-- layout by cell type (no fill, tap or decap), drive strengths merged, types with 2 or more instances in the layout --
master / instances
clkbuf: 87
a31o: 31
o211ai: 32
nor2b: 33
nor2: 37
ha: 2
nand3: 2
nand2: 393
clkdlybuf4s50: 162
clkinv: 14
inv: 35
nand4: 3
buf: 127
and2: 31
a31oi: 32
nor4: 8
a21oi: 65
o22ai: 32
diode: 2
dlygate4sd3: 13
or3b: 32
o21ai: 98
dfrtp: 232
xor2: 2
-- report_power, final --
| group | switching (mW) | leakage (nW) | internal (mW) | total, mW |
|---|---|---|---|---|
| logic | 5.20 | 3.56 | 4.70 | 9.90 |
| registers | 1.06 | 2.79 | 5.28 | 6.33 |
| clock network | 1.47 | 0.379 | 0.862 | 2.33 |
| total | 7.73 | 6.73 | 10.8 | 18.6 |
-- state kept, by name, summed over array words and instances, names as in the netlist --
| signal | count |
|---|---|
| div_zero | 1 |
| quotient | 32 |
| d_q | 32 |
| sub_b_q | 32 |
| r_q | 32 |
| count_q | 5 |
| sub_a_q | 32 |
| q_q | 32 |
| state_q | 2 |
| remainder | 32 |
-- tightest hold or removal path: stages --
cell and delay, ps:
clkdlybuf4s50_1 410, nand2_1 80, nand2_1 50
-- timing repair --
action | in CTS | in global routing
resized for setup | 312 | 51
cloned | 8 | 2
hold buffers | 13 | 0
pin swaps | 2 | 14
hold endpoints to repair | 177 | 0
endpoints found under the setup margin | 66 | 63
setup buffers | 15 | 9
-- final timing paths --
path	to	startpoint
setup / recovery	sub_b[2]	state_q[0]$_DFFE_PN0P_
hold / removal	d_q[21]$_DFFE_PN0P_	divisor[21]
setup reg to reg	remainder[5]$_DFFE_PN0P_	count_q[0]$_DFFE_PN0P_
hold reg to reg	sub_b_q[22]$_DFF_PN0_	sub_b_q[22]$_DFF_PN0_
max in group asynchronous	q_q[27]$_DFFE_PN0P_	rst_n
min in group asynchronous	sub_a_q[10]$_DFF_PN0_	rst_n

> **Work required**:
Copy all of the material word for word.

> **Problem solution**:
-- layout by cell type (no fill, tap or decap), drive strengths merged, types with 2 or more instances in the layout --
master / instances
clkbuf: 87
a31o: 31
o211ai: 32
nor2b: 33
nor2: 37
ha: 2
nand3: 2
nand2: 393
clkdlybuf4s50: 162
clkinv: 14
inv: 35
nand4: 3
buf: 127
and2: 31
a31oi: 32
nor4: 8
a21oi: 65
o22ai: 32
diode: 2
dlygate4sd3: 13
or3b: 32
o21ai: 98
dfrtp: 232
xor2: 2
-- report_power, final --
| group | switching (mW) | leakage (nW) | internal (mW) | total, mW |
|---|---|---|---|---|
| logic | 5.20 | 3.56 | 4.70 | 9.90 |
| registers | 1.06 | 2.79 | 5.28 | 6.33 |
| clock network | 1.47 | 0.379 | 0.862 | 2.33 |
| total | 7.73 | 6.73 | 10.8 | 18.6 |
-- state kept, by name, summed over array words and instances, names as in the netlist --
| signal | count |
|---|---|
| div_zero | 1 |
| quotient | 32 |
| d_q | 32 |
| sub_b_q | 32 |
| r_q | 32 |
| count_q | 5 |
| sub_a_q | 32 |
| q_q | 32 |
| state_q | 2 |
| remainder | 32 |
-- tightest hold or removal path: stages --
cell and delay, ps:
clkdlybuf4s50_1 410, nand2_1 80, nand2_1 50
-- timing repair --
action | in CTS | in global routing
resized for setup | 312 | 51
cloned | 8 | 2
hold buffers | 13 | 0
pin swaps | 2 | 14
hold endpoints to repair | 177 | 0
endpoints found under the setup margin | 66 | 63
setup buffers | 15 | 9
-- final timing paths --
path	to	startpoint
setup / recovery	sub_b[2]	state_q[0]$_DFFE_PN0P_
hold / removal	d_q[21]$_DFFE_PN0P_	divisor[21]
setup reg to reg	remainder[5]$_DFFE_PN0P_	count_q[0]$_DFFE_PN0P_
hold reg to reg	sub_b_q[22]$_DFF_PN0_	sub_b_q[22]$_DFF_PN0_
max in group asynchronous	q_q[27]$_DFFE_PN0P_	rst_n
min in group asynchronous	sub_a_q[10]$_DFF_PN0_	rst_n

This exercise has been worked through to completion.